Déjà, pour commencer, il faut savoir que le film regorge de filles toutes plus attirantes les unes que les autres. Chacune possède une plastique superbe et porte coiffure et maquillage à la mode désuète mais attendrissante des années 80 (une grande décennie, je vous le dis). En outre, elles nous offrent un échantillon de formes de poitrine tout à fait intéressant. Il faut savoir que la première chose que chacune de ces demoiselles fait au moment où elles apparaissent pour la première fois devant la caméra est de se déshabiller.
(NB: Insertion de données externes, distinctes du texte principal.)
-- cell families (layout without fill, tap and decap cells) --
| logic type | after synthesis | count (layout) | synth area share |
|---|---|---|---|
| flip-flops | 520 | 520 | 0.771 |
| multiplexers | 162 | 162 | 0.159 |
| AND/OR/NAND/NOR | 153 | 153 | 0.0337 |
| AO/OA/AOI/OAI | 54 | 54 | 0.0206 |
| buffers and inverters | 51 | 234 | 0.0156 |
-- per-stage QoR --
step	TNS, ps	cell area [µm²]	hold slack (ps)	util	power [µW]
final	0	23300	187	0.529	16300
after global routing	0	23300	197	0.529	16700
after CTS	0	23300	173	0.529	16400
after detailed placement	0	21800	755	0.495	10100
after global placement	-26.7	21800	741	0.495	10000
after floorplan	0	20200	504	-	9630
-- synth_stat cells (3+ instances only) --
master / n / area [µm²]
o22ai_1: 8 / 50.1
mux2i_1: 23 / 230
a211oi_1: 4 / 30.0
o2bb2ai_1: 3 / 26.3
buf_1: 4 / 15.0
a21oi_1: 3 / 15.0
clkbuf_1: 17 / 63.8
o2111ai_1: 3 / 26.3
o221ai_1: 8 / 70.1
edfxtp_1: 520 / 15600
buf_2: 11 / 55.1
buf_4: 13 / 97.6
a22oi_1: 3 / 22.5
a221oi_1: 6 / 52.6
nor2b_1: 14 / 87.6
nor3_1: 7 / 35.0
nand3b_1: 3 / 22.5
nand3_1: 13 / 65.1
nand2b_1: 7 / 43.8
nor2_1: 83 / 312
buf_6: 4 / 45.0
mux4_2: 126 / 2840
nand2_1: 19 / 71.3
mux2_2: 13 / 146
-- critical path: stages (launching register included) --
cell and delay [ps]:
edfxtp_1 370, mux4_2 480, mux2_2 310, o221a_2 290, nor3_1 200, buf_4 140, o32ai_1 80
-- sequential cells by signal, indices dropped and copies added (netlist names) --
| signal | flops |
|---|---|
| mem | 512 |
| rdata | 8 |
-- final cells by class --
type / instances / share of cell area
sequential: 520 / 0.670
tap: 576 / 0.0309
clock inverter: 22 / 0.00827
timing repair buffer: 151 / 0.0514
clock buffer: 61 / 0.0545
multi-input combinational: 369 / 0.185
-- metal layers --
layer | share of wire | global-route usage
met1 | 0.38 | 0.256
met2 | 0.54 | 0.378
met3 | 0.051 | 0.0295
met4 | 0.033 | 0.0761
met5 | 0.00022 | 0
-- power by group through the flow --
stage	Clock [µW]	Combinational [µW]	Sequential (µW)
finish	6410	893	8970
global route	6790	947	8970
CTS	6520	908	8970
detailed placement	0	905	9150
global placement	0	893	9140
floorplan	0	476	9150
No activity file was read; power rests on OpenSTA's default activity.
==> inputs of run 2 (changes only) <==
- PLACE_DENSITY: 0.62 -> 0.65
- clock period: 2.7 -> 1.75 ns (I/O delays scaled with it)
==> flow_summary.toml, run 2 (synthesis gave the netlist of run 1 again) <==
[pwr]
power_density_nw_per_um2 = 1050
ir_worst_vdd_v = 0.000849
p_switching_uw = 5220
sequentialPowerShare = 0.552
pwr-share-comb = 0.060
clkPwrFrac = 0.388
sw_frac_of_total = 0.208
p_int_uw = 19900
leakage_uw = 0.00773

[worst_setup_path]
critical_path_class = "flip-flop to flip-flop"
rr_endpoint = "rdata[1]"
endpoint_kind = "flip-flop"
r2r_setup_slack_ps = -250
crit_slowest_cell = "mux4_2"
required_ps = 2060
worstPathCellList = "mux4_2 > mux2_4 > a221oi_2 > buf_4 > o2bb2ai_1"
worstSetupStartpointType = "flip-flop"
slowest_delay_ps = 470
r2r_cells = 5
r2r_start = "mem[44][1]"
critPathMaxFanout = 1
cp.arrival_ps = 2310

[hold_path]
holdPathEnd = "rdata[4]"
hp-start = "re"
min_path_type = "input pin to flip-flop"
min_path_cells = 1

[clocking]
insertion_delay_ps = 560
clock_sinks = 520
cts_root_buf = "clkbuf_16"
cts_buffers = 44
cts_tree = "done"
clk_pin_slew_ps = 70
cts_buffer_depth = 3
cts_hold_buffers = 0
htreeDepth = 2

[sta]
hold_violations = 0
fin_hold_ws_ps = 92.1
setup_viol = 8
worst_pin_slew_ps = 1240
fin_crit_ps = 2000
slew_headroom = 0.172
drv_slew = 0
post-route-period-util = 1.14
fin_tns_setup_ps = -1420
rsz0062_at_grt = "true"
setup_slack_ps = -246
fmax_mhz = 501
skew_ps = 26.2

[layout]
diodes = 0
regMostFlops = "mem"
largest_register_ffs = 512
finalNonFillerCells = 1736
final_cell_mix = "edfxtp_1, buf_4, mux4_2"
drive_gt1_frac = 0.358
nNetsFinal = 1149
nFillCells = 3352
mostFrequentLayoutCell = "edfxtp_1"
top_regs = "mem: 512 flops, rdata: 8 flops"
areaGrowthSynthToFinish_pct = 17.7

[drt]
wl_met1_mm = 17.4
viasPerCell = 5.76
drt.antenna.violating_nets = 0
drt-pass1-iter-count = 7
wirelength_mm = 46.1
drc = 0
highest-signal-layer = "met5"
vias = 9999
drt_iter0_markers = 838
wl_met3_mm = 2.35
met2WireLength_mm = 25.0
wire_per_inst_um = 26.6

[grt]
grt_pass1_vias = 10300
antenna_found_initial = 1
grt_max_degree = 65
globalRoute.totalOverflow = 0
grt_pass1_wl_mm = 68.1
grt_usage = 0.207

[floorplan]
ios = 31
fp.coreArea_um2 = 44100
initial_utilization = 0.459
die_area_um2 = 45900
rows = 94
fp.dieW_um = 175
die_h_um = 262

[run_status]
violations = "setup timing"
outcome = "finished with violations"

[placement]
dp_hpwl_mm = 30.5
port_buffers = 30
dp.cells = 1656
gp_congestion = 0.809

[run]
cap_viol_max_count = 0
Certes, les prétextes pour arriver au déballage ne sont pas toujours très opportuns. Ils sont même parfois particuliè{Photo 2 de Breeders} rement risibles. J'adore la toute première scène de ce type, où la jeune femme s'envoie de la cocaïne (ou de l'héroïne, je sais jamais) dans les narines avant de se déshabiller pour faire de l'aérobic complètement nue devant la grande baie vitrée. Il y a aussi ce moment d'anthologie où une infirmière vierge et très vieux jeu (pas de coucherie avant le mariage !) rentre chez elle, prend la direction de la cuisine pour lancer sa popotte et finalement décide de se mettre à poil pour prendre un bain. On découvre alors que cette charmante jeune se trimballe en fait au boulot et dans la rue non seulement sans soutien-gorge, mais également sans culotte ! Ah, ben, j'étais choqué de voir tant de libertinage ! Bref, en ce qui concerne la chair fraîche, BREEDERS est en effet on ne peut plus généreux et on ne va certainement pas le lui reprocher !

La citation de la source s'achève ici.